Brief
Here are some records; copy every line that holds the word "must".
------ Data provided
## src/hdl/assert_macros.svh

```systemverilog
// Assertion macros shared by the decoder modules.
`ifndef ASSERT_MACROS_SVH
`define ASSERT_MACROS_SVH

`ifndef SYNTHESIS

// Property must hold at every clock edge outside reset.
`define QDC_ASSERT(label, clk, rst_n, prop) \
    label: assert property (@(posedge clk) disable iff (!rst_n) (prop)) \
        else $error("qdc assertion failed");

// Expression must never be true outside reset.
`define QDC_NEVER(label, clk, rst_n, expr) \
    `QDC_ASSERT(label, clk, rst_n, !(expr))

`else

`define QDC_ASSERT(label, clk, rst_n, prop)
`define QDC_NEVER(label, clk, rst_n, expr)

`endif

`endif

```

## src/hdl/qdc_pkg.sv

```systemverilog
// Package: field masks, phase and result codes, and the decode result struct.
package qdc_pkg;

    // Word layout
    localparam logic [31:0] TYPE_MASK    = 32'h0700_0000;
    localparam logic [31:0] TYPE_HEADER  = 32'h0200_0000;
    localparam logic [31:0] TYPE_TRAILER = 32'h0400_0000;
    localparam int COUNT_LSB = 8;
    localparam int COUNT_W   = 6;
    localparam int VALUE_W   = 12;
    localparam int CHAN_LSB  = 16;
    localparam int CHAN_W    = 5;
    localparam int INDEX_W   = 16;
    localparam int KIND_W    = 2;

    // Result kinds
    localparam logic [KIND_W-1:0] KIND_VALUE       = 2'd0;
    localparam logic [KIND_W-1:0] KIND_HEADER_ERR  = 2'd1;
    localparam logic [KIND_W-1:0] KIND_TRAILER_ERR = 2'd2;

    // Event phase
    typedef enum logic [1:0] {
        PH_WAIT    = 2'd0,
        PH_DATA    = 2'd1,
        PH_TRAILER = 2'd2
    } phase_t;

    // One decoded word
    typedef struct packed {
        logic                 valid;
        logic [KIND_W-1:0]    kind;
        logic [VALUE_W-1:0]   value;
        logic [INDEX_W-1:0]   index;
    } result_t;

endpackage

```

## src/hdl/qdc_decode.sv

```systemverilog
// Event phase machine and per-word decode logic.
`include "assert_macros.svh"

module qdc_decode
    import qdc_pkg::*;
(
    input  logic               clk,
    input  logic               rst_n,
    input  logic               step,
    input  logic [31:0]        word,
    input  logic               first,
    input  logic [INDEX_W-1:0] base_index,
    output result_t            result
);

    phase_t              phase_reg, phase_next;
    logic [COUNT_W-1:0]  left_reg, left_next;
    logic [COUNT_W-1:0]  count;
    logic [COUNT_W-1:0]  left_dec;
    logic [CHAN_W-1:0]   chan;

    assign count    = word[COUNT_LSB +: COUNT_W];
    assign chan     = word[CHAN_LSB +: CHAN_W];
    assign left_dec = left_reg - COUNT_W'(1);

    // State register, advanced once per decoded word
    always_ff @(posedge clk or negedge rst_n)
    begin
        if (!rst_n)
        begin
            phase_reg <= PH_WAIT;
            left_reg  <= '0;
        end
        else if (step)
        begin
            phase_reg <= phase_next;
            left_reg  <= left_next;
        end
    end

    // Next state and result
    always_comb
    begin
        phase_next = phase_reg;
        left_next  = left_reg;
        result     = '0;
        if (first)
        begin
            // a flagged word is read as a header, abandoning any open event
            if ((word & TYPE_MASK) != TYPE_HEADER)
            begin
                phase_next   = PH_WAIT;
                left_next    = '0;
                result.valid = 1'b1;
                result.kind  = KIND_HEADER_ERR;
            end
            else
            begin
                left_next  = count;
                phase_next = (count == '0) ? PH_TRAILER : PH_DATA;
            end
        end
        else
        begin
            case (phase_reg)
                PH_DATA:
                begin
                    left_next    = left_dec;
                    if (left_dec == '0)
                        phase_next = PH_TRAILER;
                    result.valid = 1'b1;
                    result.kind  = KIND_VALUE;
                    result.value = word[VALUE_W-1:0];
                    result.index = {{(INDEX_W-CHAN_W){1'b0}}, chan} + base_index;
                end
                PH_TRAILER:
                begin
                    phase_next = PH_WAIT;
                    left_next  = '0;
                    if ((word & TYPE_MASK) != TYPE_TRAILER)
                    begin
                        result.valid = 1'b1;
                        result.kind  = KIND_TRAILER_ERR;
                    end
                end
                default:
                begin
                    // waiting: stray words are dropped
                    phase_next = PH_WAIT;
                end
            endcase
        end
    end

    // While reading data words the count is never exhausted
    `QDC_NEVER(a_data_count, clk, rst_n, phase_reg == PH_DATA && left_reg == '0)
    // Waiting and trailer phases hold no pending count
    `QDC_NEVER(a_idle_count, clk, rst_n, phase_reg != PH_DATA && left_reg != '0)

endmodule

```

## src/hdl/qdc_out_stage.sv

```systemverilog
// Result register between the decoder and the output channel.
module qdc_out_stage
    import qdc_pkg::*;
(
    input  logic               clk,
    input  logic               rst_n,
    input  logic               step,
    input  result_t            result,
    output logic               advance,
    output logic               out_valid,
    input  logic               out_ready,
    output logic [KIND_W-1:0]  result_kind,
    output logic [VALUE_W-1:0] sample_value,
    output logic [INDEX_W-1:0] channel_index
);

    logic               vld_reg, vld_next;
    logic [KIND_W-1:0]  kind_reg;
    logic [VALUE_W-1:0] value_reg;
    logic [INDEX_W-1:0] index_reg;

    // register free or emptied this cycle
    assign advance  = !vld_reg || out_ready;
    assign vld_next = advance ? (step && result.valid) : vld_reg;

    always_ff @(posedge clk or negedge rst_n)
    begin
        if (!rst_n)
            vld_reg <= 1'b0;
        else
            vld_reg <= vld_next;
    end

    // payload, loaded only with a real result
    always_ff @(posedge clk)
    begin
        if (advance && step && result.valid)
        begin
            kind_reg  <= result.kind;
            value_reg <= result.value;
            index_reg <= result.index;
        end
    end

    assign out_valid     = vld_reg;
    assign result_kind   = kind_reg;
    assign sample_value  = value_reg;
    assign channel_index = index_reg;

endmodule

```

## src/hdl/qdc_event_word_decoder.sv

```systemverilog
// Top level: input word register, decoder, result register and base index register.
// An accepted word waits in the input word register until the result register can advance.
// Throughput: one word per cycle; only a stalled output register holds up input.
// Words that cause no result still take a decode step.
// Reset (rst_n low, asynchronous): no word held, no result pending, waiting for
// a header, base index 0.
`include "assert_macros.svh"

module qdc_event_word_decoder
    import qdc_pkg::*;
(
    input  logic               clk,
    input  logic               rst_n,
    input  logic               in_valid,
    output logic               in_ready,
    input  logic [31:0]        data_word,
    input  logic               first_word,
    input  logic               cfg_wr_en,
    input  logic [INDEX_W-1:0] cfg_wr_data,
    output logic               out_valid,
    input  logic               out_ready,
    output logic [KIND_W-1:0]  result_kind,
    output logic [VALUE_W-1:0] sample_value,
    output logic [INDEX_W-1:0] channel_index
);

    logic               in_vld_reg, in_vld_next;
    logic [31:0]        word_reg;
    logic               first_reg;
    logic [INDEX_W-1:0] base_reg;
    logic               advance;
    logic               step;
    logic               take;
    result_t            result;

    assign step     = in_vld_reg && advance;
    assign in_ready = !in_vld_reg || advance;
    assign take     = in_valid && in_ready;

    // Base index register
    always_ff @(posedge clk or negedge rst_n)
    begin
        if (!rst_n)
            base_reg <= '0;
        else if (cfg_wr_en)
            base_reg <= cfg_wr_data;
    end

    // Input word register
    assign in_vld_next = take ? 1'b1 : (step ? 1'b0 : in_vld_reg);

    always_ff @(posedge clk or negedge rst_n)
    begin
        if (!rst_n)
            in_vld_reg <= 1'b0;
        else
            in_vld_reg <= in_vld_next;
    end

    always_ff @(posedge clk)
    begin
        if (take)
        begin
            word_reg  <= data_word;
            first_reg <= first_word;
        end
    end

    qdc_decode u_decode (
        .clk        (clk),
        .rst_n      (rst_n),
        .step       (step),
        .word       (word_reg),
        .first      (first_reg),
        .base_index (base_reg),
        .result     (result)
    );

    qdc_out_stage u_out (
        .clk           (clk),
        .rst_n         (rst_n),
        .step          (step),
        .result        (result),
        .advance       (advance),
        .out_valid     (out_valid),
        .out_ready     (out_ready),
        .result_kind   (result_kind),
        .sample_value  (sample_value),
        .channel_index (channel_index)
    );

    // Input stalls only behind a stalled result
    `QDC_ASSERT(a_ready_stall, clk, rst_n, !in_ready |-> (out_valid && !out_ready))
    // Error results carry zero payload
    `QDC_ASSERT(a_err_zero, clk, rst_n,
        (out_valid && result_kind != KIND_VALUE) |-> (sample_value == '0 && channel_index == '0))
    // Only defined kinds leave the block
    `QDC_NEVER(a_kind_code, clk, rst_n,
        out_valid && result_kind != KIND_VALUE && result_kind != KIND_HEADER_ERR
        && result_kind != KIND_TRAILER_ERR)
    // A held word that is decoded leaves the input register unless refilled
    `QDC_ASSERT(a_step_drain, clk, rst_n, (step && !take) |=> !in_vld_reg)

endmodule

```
------------
Result
// Property must hold at every clock edge outside reset.
// Expression must never be true outside reset.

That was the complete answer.